Input data Block Start

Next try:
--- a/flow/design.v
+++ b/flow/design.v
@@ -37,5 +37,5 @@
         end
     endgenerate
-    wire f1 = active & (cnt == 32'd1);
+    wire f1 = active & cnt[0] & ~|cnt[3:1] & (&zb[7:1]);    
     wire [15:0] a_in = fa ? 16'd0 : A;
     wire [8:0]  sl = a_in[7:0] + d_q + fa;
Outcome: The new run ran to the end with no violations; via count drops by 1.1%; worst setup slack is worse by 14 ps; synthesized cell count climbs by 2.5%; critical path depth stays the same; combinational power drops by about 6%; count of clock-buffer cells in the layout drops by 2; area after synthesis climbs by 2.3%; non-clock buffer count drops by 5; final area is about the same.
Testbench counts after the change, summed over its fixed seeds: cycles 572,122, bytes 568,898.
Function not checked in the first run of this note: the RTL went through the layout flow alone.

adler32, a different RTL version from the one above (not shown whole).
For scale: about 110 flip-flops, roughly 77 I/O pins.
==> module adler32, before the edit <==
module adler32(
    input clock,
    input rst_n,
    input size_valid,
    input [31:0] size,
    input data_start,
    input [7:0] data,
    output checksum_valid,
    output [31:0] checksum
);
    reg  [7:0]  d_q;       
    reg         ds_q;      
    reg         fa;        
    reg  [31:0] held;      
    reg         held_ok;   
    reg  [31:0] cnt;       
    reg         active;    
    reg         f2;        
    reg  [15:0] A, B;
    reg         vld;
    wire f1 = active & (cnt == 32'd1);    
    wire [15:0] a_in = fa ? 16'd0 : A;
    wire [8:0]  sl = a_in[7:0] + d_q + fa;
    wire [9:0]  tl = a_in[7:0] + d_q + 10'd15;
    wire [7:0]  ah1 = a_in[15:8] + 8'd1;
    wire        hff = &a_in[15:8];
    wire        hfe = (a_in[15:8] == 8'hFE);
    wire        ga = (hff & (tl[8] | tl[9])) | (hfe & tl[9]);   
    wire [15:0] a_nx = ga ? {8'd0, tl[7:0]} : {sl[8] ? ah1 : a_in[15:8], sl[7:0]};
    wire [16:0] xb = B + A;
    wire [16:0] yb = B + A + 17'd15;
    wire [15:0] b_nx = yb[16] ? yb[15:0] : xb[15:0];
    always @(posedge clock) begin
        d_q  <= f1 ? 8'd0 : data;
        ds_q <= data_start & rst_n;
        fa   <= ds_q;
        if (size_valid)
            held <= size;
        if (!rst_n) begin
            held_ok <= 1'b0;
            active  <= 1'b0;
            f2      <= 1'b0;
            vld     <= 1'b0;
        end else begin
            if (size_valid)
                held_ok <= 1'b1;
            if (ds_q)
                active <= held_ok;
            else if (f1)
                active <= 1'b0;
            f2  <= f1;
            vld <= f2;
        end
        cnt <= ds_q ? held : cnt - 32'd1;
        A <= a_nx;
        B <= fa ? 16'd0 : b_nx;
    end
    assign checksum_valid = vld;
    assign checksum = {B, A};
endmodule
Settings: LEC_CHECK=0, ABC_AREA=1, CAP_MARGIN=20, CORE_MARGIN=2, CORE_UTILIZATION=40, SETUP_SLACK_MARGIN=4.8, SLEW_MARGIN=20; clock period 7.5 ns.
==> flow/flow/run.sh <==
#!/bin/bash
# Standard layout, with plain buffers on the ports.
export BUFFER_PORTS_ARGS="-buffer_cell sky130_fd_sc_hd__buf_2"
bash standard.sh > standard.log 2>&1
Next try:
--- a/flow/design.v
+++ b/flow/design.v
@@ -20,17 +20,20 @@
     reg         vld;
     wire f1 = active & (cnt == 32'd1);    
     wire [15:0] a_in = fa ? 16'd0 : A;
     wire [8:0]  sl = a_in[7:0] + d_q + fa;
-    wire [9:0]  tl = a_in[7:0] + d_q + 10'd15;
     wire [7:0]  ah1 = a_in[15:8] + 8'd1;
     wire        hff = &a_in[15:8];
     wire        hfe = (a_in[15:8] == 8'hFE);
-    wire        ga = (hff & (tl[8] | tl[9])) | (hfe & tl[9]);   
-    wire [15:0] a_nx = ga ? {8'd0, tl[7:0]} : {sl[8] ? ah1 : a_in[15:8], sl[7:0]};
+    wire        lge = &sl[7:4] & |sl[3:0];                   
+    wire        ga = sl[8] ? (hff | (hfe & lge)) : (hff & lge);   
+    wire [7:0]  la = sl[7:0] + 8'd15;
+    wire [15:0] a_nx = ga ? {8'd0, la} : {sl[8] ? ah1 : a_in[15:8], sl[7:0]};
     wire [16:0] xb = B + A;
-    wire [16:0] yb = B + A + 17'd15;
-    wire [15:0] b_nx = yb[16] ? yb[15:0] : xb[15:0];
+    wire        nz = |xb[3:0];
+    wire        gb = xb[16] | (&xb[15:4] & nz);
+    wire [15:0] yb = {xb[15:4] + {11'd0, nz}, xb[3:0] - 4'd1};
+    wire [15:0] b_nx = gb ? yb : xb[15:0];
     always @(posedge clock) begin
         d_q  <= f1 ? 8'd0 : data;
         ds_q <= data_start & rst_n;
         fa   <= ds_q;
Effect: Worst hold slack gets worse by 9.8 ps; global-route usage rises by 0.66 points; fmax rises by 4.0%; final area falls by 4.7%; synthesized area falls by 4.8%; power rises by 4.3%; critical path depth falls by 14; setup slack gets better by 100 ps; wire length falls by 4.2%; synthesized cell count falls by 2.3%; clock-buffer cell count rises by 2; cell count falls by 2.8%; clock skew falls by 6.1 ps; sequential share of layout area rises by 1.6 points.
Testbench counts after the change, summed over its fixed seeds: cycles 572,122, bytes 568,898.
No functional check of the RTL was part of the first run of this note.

Input data Block End

◆ Task brief: Quote every line from the beginning of the entries up to and including the line that contains "Outcome: The new".

◆ Your solution:
Next try:
--- a/flow/design.v
+++ b/flow/design.v
@@ -37,5 +37,5 @@
         end
     endgenerate
-    wire f1 = active & (cnt == 32'd1);
+    wire f1 = active & cnt[0] & ~|cnt[3:1] & (&zb[7:1]);    
     wire [15:0] a_in = fa ? 16'd0 : A;
     wire [8:0]  sl = a_in[7:0] + d_q + fa;
Outcome: The new run ran to the end with no violations; via count drops by 1.1%; worst setup slack is worse by 14 ps; synthesized cell count climbs by 2.5%; critical path depth stays the same; combinational power drops by about 6%; count of clock-buffer cells in the layout drops by 2; area after synthesis climbs by 2.3%; non-clock buffer count drops by 5; final area is about the same.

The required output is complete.